■ Problem details ■
Lines of the data that contain the word "columns" are the ones to copy.

■ Exercise input ■

[config.mk]
export PLATFORM = sky130hd
export DESIGN_NAME = rot_load_ctrl_flat
export DESIGN_NICKNAME = d
export VERILOG_FILES = /design/src/rtl/rot_load_ctrl_pkg.sv /design/src/rtl/rot_load_ctrl_if.sv /design/src/rtl/rot_load_ctrl_fifo.sv /design/src/rtl/rot_load_ctrl.sv /design/src/flat_wrapper.sv
export SDC_FILE = /design/constraint.sdc
export NUM_CORES = 1
export LEC_CHECK = 0
export BUFFER_PORTS_ARGS = -buffer_cell sky130_fd_sc_hd__buf_2
export CAP_MARGIN = 20
export CORE_ASPECT_RATIO = 1.4
export CORE_MARGIN = 1
export CORE_UTILIZATION = 58
export CTS_CLUSTER_SIZE = 12
export DETAILED_ROUTE_END_ITERATION = 8
export GPL_TIMING_DRIVEN = 0
export PLACE_DENSITY = 0.82
export SETUP_SLACK_MARGIN = 0.1
export SYNTH_ARGS = -nofsm -noshare
export SYNTH_HDL_FRONTEND = slang
export SYNTH_SLANG_ARGS = --single-unit
[constraint.sdc]
create_clock -name clk -period 3.1 [get_ports clk]
set_input_delay 0.31 -clock clk [delete_from_list [all_inputs] [get_ports clk]]
set_output_delay 0.31 -clock clk [all_outputs]
set_load 0.02 [all_outputs]
[src/rtl/rot_load_ctrl_pkg.sv]
// Shared types and default sizes for the rotate-register load controller.
// Optional flush port is enabled by defining ROT_LOAD_CTRL_FLUSH_EN.
package rot_load_pkg;

  typedef enum logic [1:0] {
    IDLE,
    LOAD,
    ROTATE
  } rlc_state_t;

  localparam int DEF_WIDTH = 8;
  localparam int DEF_DEPTH = 4;
  localparam int DEF_HOLD  = 8;

endpackage

[src/rtl/rot_load_ctrl_if.sv]
// Producer-side valid/ready word handshake feeding rot_load_ctrl.
interface rot_load_ctrl_if
  import rot_load_pkg::*;
#(
  parameter int WIDTH = DEF_WIDTH
) ();

  logic [WIDTH-1:0] in_data;
  logic             in_valid;
  logic             in_ready;

  modport master(output in_data, output in_valid, input in_ready);
  modport slave (input in_data, input in_valid, output in_ready);

endinterface

[src/rtl/rot_load_ctrl_fifo.sv]
// Small synchronous FIFO with occupancy count; clear has priority over push/pop.
module sync_fifo
  import rot_load_pkg::*;
#(
  parameter int WIDTH = DEF_WIDTH,
  parameter int DEPTH = DEF_DEPTH
) (
  input  logic                         clk,
  input  logic                         rstn,
  input  logic                         i_clr,
  input  logic                         i_push,
  input  logic                         i_pop,
  input  logic [WIDTH-1:0]             i_data,
  output logic [WIDTH-1:0]             o_head,
  output logic [$clog2(DEPTH+1)-1:0]   o_count,
  output logic                         o_full,
  output logic                         o_empty
);

  localparam int PW = (DEPTH > 1) ? $clog2(DEPTH) : 1;
  localparam int CW = $clog2(DEPTH + 1);

  logic [WIDTH-1:0] r_mem [DEPTH];
  logic [PW-1:0]    r_wr_ptr;
  logic [PW-1:0]    r_rd_ptr;
  logic [CW-1:0]    r_count;
  logic             w_push;
  logic             w_pop;

  assign o_full  = (r_count == CW'(DEPTH));
  assign o_empty = (r_count == '0);
  assign o_count = r_count;
  assign o_head  = r_mem[r_rd_ptr];
  assign w_push  = i_push && !o_full;
  assign w_pop   = i_pop && !o_empty;

  function automatic logic [PW-1:0] ptr_inc(input logic [PW-1:0] p);
    return (p == PW'(DEPTH - 1)) ? '0 : p + PW'(1);
  endfunction

  always_ff @(posedge clk) begin
    if (w_push) begin
      r_mem[r_wr_ptr] <= i_data;
    end
  end

  always_ff @(posedge clk) begin
    if (!rstn || i_clr) begin
      r_wr_ptr <= '0;
      r_rd_ptr <= '0;
      r_count  <= '0;
    end else begin
      if (w_push) r_wr_ptr <= ptr_inc(r_wr_ptr);
      if (w_pop)  r_rd_ptr <= ptr_inc(r_rd_ptr);
      case ({w_push, w_pop})
        2'b10:   r_count <= r_count + CW'(1);
        2'b01:   r_count <= r_count - CW'(1);
        default: r_count <= r_count;
      endcase
    end
  end

endmodule

[src/rtl/rot_load_ctrl.sv]
// Feeds a rotate-left register: buffers words, issues one-cycle load pulses spaced HOLD+1 apart.
// Define ROT_LOAD_CTRL_FLUSH_EN to add a synchronous flush input.
module rot_load_ctrl
  import rot_load_pkg::*;
#(
  parameter int WIDTH = DEF_WIDTH,
  parameter int DEPTH = DEF_DEPTH,
  parameter int HOLD  = DEF_HOLD
) (
  input  logic                       clk,
  input  logic                       rstn,
`ifdef ROT_LOAD_CTRL_FLUSH_EN
  input  logic                       flush,
`endif
  rot_load_ctrl_if.slave             in_if,
  output logic [WIDTH-1:0]           load_val,
  output logic                       load_en,
  output logic                       busy,
  output logic [$clog2(DEPTH+1)-1:0] count
);

  localparam int HW = $clog2(HOLD + 1);
  localparam int CW = $clog2(DEPTH + 1);

  rlc_state_t       r_state;
  rlc_state_t       w_state_nxt;
  logic [HW-1:0]    r_hold_cnt;
  logic [WIDTH-1:0] r_load_val;
  logic             r_load_en;

  logic             w_flush;
  logic             w_push;
  logic             w_pop;
  logic             w_hold_last;
  logic [WIDTH-1:0] w_head;
  logic [CW-1:0]    w_count;
  logic             w_full;
  logic             w_empty;

`ifdef ROT_LOAD_CTRL_FLUSH_EN
  assign w_flush = flush;
`else
  assign w_flush = 1'b0;
`endif

  // No pass-through: a full FIFO refuses even when a pop happens on the same edge.
  assign in_if.in_ready = rstn && !w_full && !w_flush;
  assign w_push         = in_if.in_valid && in_if.in_ready;
  assign w_hold_last    = (r_hold_cnt == HW'(HOLD - 1));

  sync_fifo #(
    .WIDTH (WIDTH),
    .DEPTH (DEPTH)
  ) u_fifo (
    .clk     (clk),
    .rstn    (rstn),
    .i_clr   (w_flush),
    .i_push  (w_push),
    .i_pop   (w_pop),
    .i_data  (in_if.in_data),
    .o_head  (w_head),
    .o_count (w_count),
    .o_full  (w_full),
    .o_empty (w_empty)
  );

  always_comb begin
    w_state_nxt = r_state;
    w_pop       = 1'b0;
    unique case (r_state)
      IDLE: begin
        if (!w_empty) begin
          w_state_nxt = LOAD;
          w_pop       = 1'b1;
        end
      end
      LOAD: w_state_nxt = ROTATE;
      ROTATE: begin
        if (w_hold_last) begin
          if (!w_empty) begin
            w_state_nxt = LOAD;
            w_pop       = 1'b1;
          end else begin
            w_state_nxt = IDLE;
          end
        end
      end
      default: w_state_nxt = IDLE;
    endcase
  end

  always_ff @(posedge clk) begin
    if (!rstn) begin
      r_state    <= IDLE;
      r_hold_cnt <= '0;
      r_load_val <= '0;
      r_load_en  <= 1'b0;
    end else if (w_flush) begin
      r_state    <= IDLE;
      r_hold_cnt <= '0;
      r_load_en  <= 1'b0;
    end else begin
      r_state   <= w_state_nxt;
      // Every pop is an entry into LOAD, so the pop doubles as the load strobe.
      r_load_en <= w_pop;
      if (w_pop) r_load_val <= w_head;
      if (r_state == LOAD) begin
        r_hold_cnt <= '0;
      end else if (r_state == ROTATE && !w_hold_last) begin
        r_hold_cnt <= r_hold_cnt + HW'(1);
      end
    end
  end

  assign load_val = r_load_val;
  assign load_en  = r_load_en;
  assign busy     = (r_state != IDLE);
  assign count    = w_count;

endmodule
[src/flat_wrapper.sv]
// flat-port wrapper written by rule: the top's interface ports become plain ports
module rot_load_ctrl_flat import rot_load_pkg::*;
#(
  parameter int WIDTH = DEF_WIDTH,
  parameter int DEPTH = DEF_DEPTH,
  parameter int HOLD  = DEF_HOLD
)
  (clk, rstn, load_val, load_en, busy, count, in_if_in_data, in_if_in_valid, in_if_in_ready);
  rot_load_ctrl_if #(.WIDTH(WIDTH)) in_if_i ();
  input  logic clk;
  input  logic rstn;
  output logic [WIDTH-1:0] load_val;
  output logic load_en;
  output logic busy;
  output logic [$clog2(DEPTH+1)-1:0] count;
  input wire logic [$bits(in_if_i.in_data)-1:0] in_if_in_data;
  input wire logic [$bits(in_if_i.in_valid)-1:0] in_if_in_valid;
  output wire logic [$bits(in_if_i.in_ready)-1:0] in_if_in_ready;
  assign in_if_i.in_data = in_if_in_data;
  assign in_if_i.in_valid = in_if_in_valid;
  assign in_if_in_ready = in_if_i.in_ready;
  rot_load_ctrl #(.WIDTH(WIDTH), .DEPTH(DEPTH), .HOLD(HOLD)) u_core (.clk(clk), .rstn(rstn), .in_if(in_if_i), .load_val(load_val), .load_en(load_en), .busy(busy), .count(count));
endmodule
==> After elaboration in Yosys (flattened, before gate mapping) <==
Memory sizes are Yosys's and may differ from the RTL's. A register that Yosys moved wholly into a read port is not among the register bits.
Index checks and enable logic that the tools add are counted.
{ "op_classes": {"mux": 12, "n_addsub": 5, "n_bitwise": 1, "n_reduce_logical": 15, "n_eq_ne": 10} }
{ "op_table": {"columns": ["cell", "n"], "rows": [
  ["== test 2 bit, second input constant", 4],
  ["two-way mux 2 bit", 4],
  ["case mux 2 bit (3 select lines)", 1],
  ["case mux 3 bit (2 select lines)", 1],
  ["logical AND 1 bit", 5],
  ["two-way mux 1 bit", 5],
  ["adder 2 x 1 -> 2 bit, second input constant", 2],
  ["adder 4 x 1 -> 4 bit, second input constant", 1],
  ["== test 2 x 1 -> 1 bit, second input constant", 2],
  ["== test 4 x 3 -> 1 bit, second input constant", 1],
  ["zero test 1 bit", 4],
  ["nonzero test 2 bit", 2],
  ["adder 3 x 1 -> 3 bit, second input constant", 1],
  ["== test 3 bit, second input constant", 1],
  ["zero test 3 bit", 1],
  ["subtractor 3 x 1 -> 3 bit, second input constant", 1],
  ["zero test 2 bit", 1],
  ["!= test 2 x 1 -> 1 bit, second input constant", 1],
  ["!= test 2 bit, second input constant", 1],
  ["case mux 1 bit (2 select lines)", 1],
  ["AND reduction 2 bit", 1],
  ["OR reduction 2 bit", 1],
  ["NOT 1 bit", 1]
]} }
{ "word_totals": {"output_inout_bits": 14, "word_cells": 50, "ramBits": 32, "ff_bits": 14, "mem_count": 1} }
{ "mem_list": {"columns": ["name", "depth", "word_bits", "read_ports", "rd_clocked_by_memory_dff", "write_ports", "line", "text"], "rows": [
  ["u_core.u_fifo.r_mem", 4, 8, 1, 1, 1, "rot_load_ctrl_fifo.sv:23", "logic [WIDTH-1:0] r_mem [DEPTH];"]
]} }

==> Logic depth before layout (Yosys ltp) <==
Gate-level depths: netlist of run 1.
{ "depth": {"depth_word": 7, "depth_mapped": 10} }

==> By module <==
A second synthesis of run 1 with hierarchy kept.
{ "unflattened": {"hier_cells": 171, "hier_area_um2": 2301.0} }
{ "by_module_without_submodules": {"columns": ["mod", "cells_each", "area_each_um2", "instances"], "rows": [
  ["sync_fifo", 97, 1644.1, 1],
  ["rot_load_ctrl", 74, 656.9, 1]
]} }

==> Worst setup path after synthesis of run 1 <==
Ideal clock, no wire load.
{ "synth_path": {"path_kind": "reg2reg", "from": "register u_core.u_fifo.r_count[2] (netlist: u_core.u_fifo.o_count[2])", "to": "register u_core.u_fifo.r_count[2] (netlist: u_core.u_fifo.o_count[2])", "path_stages_with_launch": 11, "setup_ps": 72, "period_less_slack_ps": 2548, "setup_slack_ps": 552, "arrival_time_ps": 2476, "n_path_buf": 1, "cell_sequence": "dfxtp_1 -> or3b_1 -> and3_4 -> buf_6 -> inv_1 -> ha_1 -> inv_1 -> fa_1 -> xor2_1 -> or3_2 -> a21oi_1"} }
{ "synth_between": {"elab_chain_len": 7} }
{ "synth_lines": {"columns": ["item", "line", "text"], "rows": [
  ["start, declared", "rot_load_ctrl_fifo.sv:26", "logic [CW-1:0] r_count;"],
  ["start signal, assigned", "rot_load_ctrl_fifo.sv:56", "2'b10: r_count <= r_count + CW'(1);"],
  ["start signal, assigned", "rot_load_ctrl_fifo.sv:57", "2'b01: r_count <= r_count - CW'(1);"],
  ["start signal, assigned", "rot_load_ctrl_fifo.sv:58", "default: r_count <= r_count;"],
  ["zero test 3 bit or == test 3 bit (tied branches)", "rot_load_ctrl_fifo.sv:31, rot_load_ctrl_fifo.sv:30", null],
  ["two-way mux 1 bit or zero test 1 bit (tied branches)", null, null],
  ["two-way mux 1 bit or logical AND 1 bit (tied branches)", "rot_load_ctrl.sv:79, rot_load_ctrl.sv:47", null],
  ["case mux 1 bit (2 select lines) or logical AND 1 bit (tied branches)", "rot_load_ctrl.sv:70, rot_load_ctrl.sv:48", null],
  ["logical AND 1 bit, on equally long branches", "rot_load_ctrl_fifo.sv:35, rot_load_ctrl_fifo.sv:34", null],
  ["== test 2 x 1 -> 1 bit or == test 2 bit (tied branches)", "rot_load_ctrl_fifo.sv:55", "case ({w_push, w_pop})"],
  ["case mux 3 bit (2 select lines) or nonzero test 2 bit (tied branches)", null, null]
]} }
Several ways; a longest one is shown, not always the timed one.
A chain may end at the register's enable or synchronous reset.

==> Worst setup path after layout of run 1 <==
{ "layout_path": {"from": "register u_core.r_hold_cnt[0]", "to": "register u_core.u_fifo.r_count[2] (netlist: u_core.u_fifo.o_count[2])"} }
{ "layout_between": {"elab_chain_len": 6} }
{ "layout_lines": {"columns": ["item", "line", "text"], "rows": [
  ["start, declared", "rot_load_ctrl.sv:27", "logic [HW-1:0] r_hold_cnt;"],
  ["start signal, assigned", "rot_load_ctrl.sv:110", "r_hold_cnt <= r_hold_cnt + HW'(1);"],
  ["== test 4 x 3 -> 1 bit *", "rot_load_ctrl.sv:49", "assign w_hold_last = (r_hold_cnt == HW'(HOLD - 1));"],
  ["two-way mux 1 bit *", "rot_load_ctrl.sv:79", "if (w_hold_last) begin"],
  ["case mux 1 bit (2 select lines) *", "rot_load_ctrl.sv:70", "unique case (r_state)"],
  ["logical AND 1 bit *", "rot_load_ctrl_fifo.sv:35", "assign w_pop = i_pop && !o_empty;"],
  ["named net u_core.u_fifo.w_pop", "rot_load_ctrl_fifo.sv:28", "logic w_pop;"],
  ["== test 2 x 1 -> 1 bit or == test 2 bit (tied branches)", "rot_load_ctrl_fifo.sv:55", null],
  ["case mux 3 bit (2 select lines) or nonzero test 2 bit (tied branches)", null, null]
]} }
Mark *: on every way through the listed nets, which the timed path passes. The rest lies on a longest branch.

==> results.json, run 1 <==
{
  "netlist_instances": 185,
  "die-area_mm2": 0.00441,
  "clock.fmax_mhz": 357,
  "synth_nets": 204,
  "startpoint_type": "flop",
  "routed_wl_um": 4300,
  "coreArea_mm2": 0.00395,
  "ant_nets": 0,
  "crit_slowest_cell": "a211oi_2",
  "slowest_delay_ps": 490,
  "path_cells": "ha_1 > nand3b_1 > a211oi_2 > ha_1 > inv_1 > fa_1 > xor2_1 > or3_2 > a21oi_1",
  "initial_utilization": 0.608,
  "ys.flop_type": "edfxtp_1",
  "num_rows": 27,
  "async_flop_share": 0,
  "dr.pass1.iters": 4,
  "critical_path_class": "reg -> reg",
  "wl_met2_um": 2340,
  "slew_viol_final": 0,
  "worst_ir_drop_vdd_mv": 0.461,
  "grt_pass1_vias": 1518,
  "finalCritPeriodShare": 0.903,
  "gp_congestion": 0.832,
  "routedWlPerCell_um": 16.5,
  "fin_skew_ps": 5.66,
  "setup_violations": 0,
  "io_buffers": 24,
  "drive_gt1_frac": 0.253,
  "clkSlewWorstSetupHoldPaths_ps": 100,
  "worstPathRequired_ps": 3340,
  "cts_setup_buffers": 0,
  "area_growth_pct": 11.1,
  "worstSetupEndpointType": "flop",
  "wl_met1_um": 1770,
  "fin_crit_ps": 2800,
  "synthDistinctLibCells": 40,
  "drc": 0,
  "maxCapViolations": 0,
  "nets": 235,
  "powerDensity_mw_per_mm2": 750,
  "post_cts_resized": 0,
  "worstMarginPinSlew_ps": 594,
  "dieHeight_um": 78.2,
  "avgSynthCellArea_um2": 13.0,
  "rsz0062_at_grt": "false",
  "synth_edf_count": 32,
  "yosys_warnings": 0,
  "ys_seq_area_frac": 0.583,
  "via_per_inst": 6.05,
  "clock_latency_ps": 300,
  "cts_made_buffers": 5,
  "hold_buffers": 0,
  "n_antenna_cell": 0,
  "crit_arrival_ps": 3040,
  "cp_max_fo": 6,
  "pin_count": 25,
  "grt_first_pass_wirelength_um": 6830,
  "layout_commonest_cell": "edfxtp_1",
  "status": "finished clean",
  "grt_max_degree": 19,
  "max-slew-margin-rel": 0.602,
  "cp_common_cell": "ha_1",
  "antenna_found_initial": 0,
  "h-tree-depth": 2,
  "die_x_um": 56.4,
  "most-common-layout-cells": "32 x edfxtp_1, 28 x buf_2, 22 x dfxtp_1",
  "vias": 1574,
  "drt_iter0_drc": 67,
  "root_buffer": "clkbuf_8",
  "overflow": 0,
  "tns_ps": 0,
  "p_leak_nw": 0.975,
  "hold_viol_final": 0,
  "post-route-cell-area_mm2": 0.00267,
  "ys_ff_latch": 54,
  "place_area_mm2": 0.00258,
  "cts_sinks": 54,
  "clockBufferDepth": 2,
  "cts_tree": "yes",
  "routed-wl-met3_um": 125,
  "hold_path.class": "in -> reg",
  "netlist_area_mm2": 0.00240,
  "fillers": 305,
  "hpwl_um": 3100,
  "grt_usage": 0.205,
  "highest_layer": "met4"
}
[cells in the mapped netlist, types with 2 or more instances]
library cell | instances | share of area
buf_2 | 4 | 0.0083
clkbuf_1 | 10 | 0.016
and2_1 | 4 | 0.010
ha_1 | 7 | 0.036
mux2i_1 | 3 | 0.013
mux4_2 | 8 | 0.075
nand2_1 | 6 | 0.0094
nand3_1 | 11 | 0.023
nor2_1 | 5 | 0.0078
xor2_1 | 2 | 0.0073
nand4_1 | 14 | 0.036
o2111ai_1 | 9 | 0.033
a21oi_1 | 5 | 0.010
or3_2 | 2 | 0.0062
and2_2 | 3 | 0.0094
inv_1 | 8 | 0.013
o211ai_1 | 9 | 0.028
dfxtp_1 | 22 | 0.18
edfxtp_1 | 32 | 0.40
[cell families after synthesis]
family / share of synthesized area
buffers and inverters: 0.0427
xor gates and xnor gates: 0.00729
and+or+nand+nor: 0.139
adders and majority gates: 0.0448
AOI/OAI and AO/OA: 0.0958
muxes: 0.0875
DFF: 0.583
[worst max-delay path, delay by kind of cell, from the launching register on]
family                     cells  cell delay [ps]
xor gates and xnor gates       1              160
buffers and inverters          1               60
AOI/OAI and AO/OA              2              630
DFF                            1              430
and+or+nand+nor                2              550
adders and majority gates      3              900
[state kept, by name, indices dropped and copies added (netlist names)]
name and cells:
u_core.load_en 1, u_core.u_fifo.r_wr_ptr 2, u_core.load_val 8, u_core.u_fifo.r_rd_ptr 2, u_core.r_hold_cnt 4, u_core.u_fifo.r_mem 32
u_core.u_fifo.o_count 3, u_core.r_state 2
[path summary, 6_finish.rpt]
path	to	slack, ps	cells after the start	start
max reg2reg	u_core.u_fifo.o_count[2]	300	9	u_core.r_hold_cnt[0]
min	u_core.u_fifo.r_mem[0][2]	210	1	in_if_in_data[2]
max	u_core.u_fifo.o_count[2]	300	9	u_core.r_hold_cnt[0]
min reg2reg	u_core.load_val[1]	510	2	u_core.load_val[1]
[routing by layer]
layer,track usage,up-vias
met2,0.382,32
met4,0.0659,0
li1,-,777
met1,0.231,756
met3,0.0428,9
met5,0,-
[per-stage QoR]
step	worst slack (ps)	utilization	total power [mW]	hold WS [ps]	instances
finish	301	0.676	2.00	215	260
global route	119	0.676	2.12	208	260
CTS	324	0.676	2.01	209	260
detailed placement	336	0.652	1.62	498	252
global placement	364	0.652	1.60	487	252
floorplan	552	-	1.44	409	185
[area by class of cell]
class,count,area (um^2),share of cell area
flip-flops and latches,54,1400,0.525
multi-input cells,107,898,0.336
repair buffers,24,120,0.0450
clock buffers,5,68.8,0.0258
plain buffers,15,68.8,0.0258
well taps,43,53.8,0.0201
inverters,9,33.8,0.0127
clock inverters,3,25.0,0.00937
[report_power, final]
| part | switching (mW) | internal (mW) | total (mW) | leakage (nW) |
|---|---|---|---|---|
| Clock | 0.231 | 0.163 | 0.395 | 0.0447 |
| Sequential | 0.0588 | 0.862 | 0.921 | 0.471 |
| Combinational | 0.422 | 0.266 | 0.688 | 0.460 |
| Total | 0.712 | 1.29 | 2.00 | 0.975 |
Note: power is estimated with default switching activity, not from simulation.
==> inputs of run 2 (changes only) <==
--- a/config.mk
+++ b/config.mk
@@ -5,7 +5,7 @@
 export SDC_FILE = /design/constraint.sdc
 export NUM_CORES = 1
 export LEC_CHECK = 0
-export BUFFER_PORTS_ARGS = -buffer_cell sky130_fd_sc_hd__buf_2
+export BUFFER_PORTS_ARGS = -buffer_cell sky130_fd_sc_hd__clkbuf_2
 export CAP_MARGIN = 20
 export CORE_ASPECT_RATIO = 1.4
 export CORE_MARGIN = 1
==> run 2 against run 1 <==
Against the previous run:
- design area rose by 0.42%
- first-iteration DRC count rose by 21%
- via count rose by 2.7%
==> results.json, run 2 (synthesized netlist as in run 1, its figures left out) <==
{
  "status": "finished clean",
  "clock_latency_ps": 320,
  "most-common-layout-cells": "32 x edfxtp_1, 24 x clkbuf_2, 22 x dfxtp_1",
  "grt_max_degree": 20,
  "critical_path_class": "reg -> reg",
  "fin_crit_ps": 2770,
  "num_rows": 27,
  "hpwl_um": 3110,
  "io_buffers": 24,
  "clkPwrFrac": 0.207,
  "p_int_mw": 1.30,
  "setup_violations": 0,
  "drt_iter0_drc": 81,
  "grt_pass1_vias": 1571,
  "grt_first_pass_wirelength_um": 7230,
  "crit_family": "adder cells",
  "dp_slack_ps": 300,
  "seqPwrFrac": 0.447,
  "grt_usage": 0.218,
  "powerDensity_mw_per_mm2": 768,
  "critPathBufInv": 1,
  "p_sw_mw": 0.758,
  "dr.pass1.iters": 4,
  "finalCritPeriodShare": 0.894,
  "worstSetupEndpointType": "flop",
  "nets": 235,
  "path_cells": "ha_1 > nand3b_1 > a211oi_4 > ha_1 > inv_1 > fa_1 > xor2_1 > or3_2 > a21oi_1",
  "p_leak_nw": 0.976,
  "die-area_mm2": 0.00441,
  "largest_reg_flops": 32,
  "startpoint_type": "flop",
  "fin_skew_ps": 10.5,
  "hold_viol_final": 0,
  "worstMarginPinSlew_ps": 705,
  "ant_nets": 0,
  "cts_sinks": 54,
  "place_area_mm2": 0.00258,
  "n_antenna_cell": 0,
  "slowest_delay_ps": 430,
  "cts_tree": "yes",
  "initial_utilization": 0.608,
  "post-route-cell-area_mm2": 0.00268,
  "crit_arrival_ps": 3020,
  "cp_common_cell": "ha_1",
  "fin_ws_ps": 327,
  "vias": 1617,
  "rsz0062_at_grt": "false",
  "cp_max_fo": 6,
  "dieHeight_um": 78.2,
  "worst_ir_drop_vdd_mv": 0.549,
  "worstPathRequired_ps": 3350,
  "cts_setup_buffers": 0,
  "drc": 0,
  "area_growth_pct": 11.6,
  "drive_gt1_frac": 0.253,
  "die_x_um": 56.4,
  "clockBufferDepth": 2,
  "antenna_found_initial": 0,
  "tns_ps": 0,
  "max-slew-margin-rel": 0.528,
  "slew_viol_final": 0,
  "maxCapViolations": 0,
  "routed_wl_um": 4520,
  "largest-register": "u_core.u_fifo.r_mem",
  "overflow": 0,
  "cts_made_buffers": 5,
  "via_per_inst": 6.22,
  "pin_count": 25,
  "layout_commonest_cell": "edfxtp_1",
  "combPwrFrac": 0.345,
  "root_buffer": "clkbuf_8",
  "clock.fmax_mhz": 361,
  "crit_slowest_cell": "dfxtp_1",
  "coreArea_mm2": 0.00395,
  "hold_path.class": "in -> reg",
  "gp_congestion": 0.820,
  "h-tree-depth": 2,
  "switching_share": 0.368,
  "clkSlewWorstSetupHoldPaths_ps": 110,
  "routedWlPerCell_um": 17.4
}
## run 2: cell types whose count changed in the layout (fill, tap and decap cells not counted)
cell	change
a211oi_4	+1
buf_2	-24
a211oi_2	-1
inv_8	+1
clkinvlp_4	-1
clkbuf_2	+24
## run 2: layout make-up
class                   count  area [um^2]
clock inverters             3         28.8
plain buffers              15         68.8
inverters                   9         33.8
flip-flops and latches     54         1400
fillers                   297         1270
well taps                  43         53.8
repair buffers             24          120
multi-input cells         107          906
clock buffers               5         68.8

■ Expected output ■
{ "op_table": {"columns": ["cell", "n"], "rows": [
{ "mem_list": {"columns": ["name", "depth", "word_bits", "read_ports", "rd_clocked_by_memory_dff", "write_ports", "line", "text"], "rows": [
{ "by_module_without_submodules": {"columns": ["mod", "cells_each", "area_each_um2", "instances"], "rows": [
{ "synth_lines": {"columns": ["item", "line", "text"], "rows": [
{ "layout_lines": {"columns": ["item", "line", "text"], "rows": [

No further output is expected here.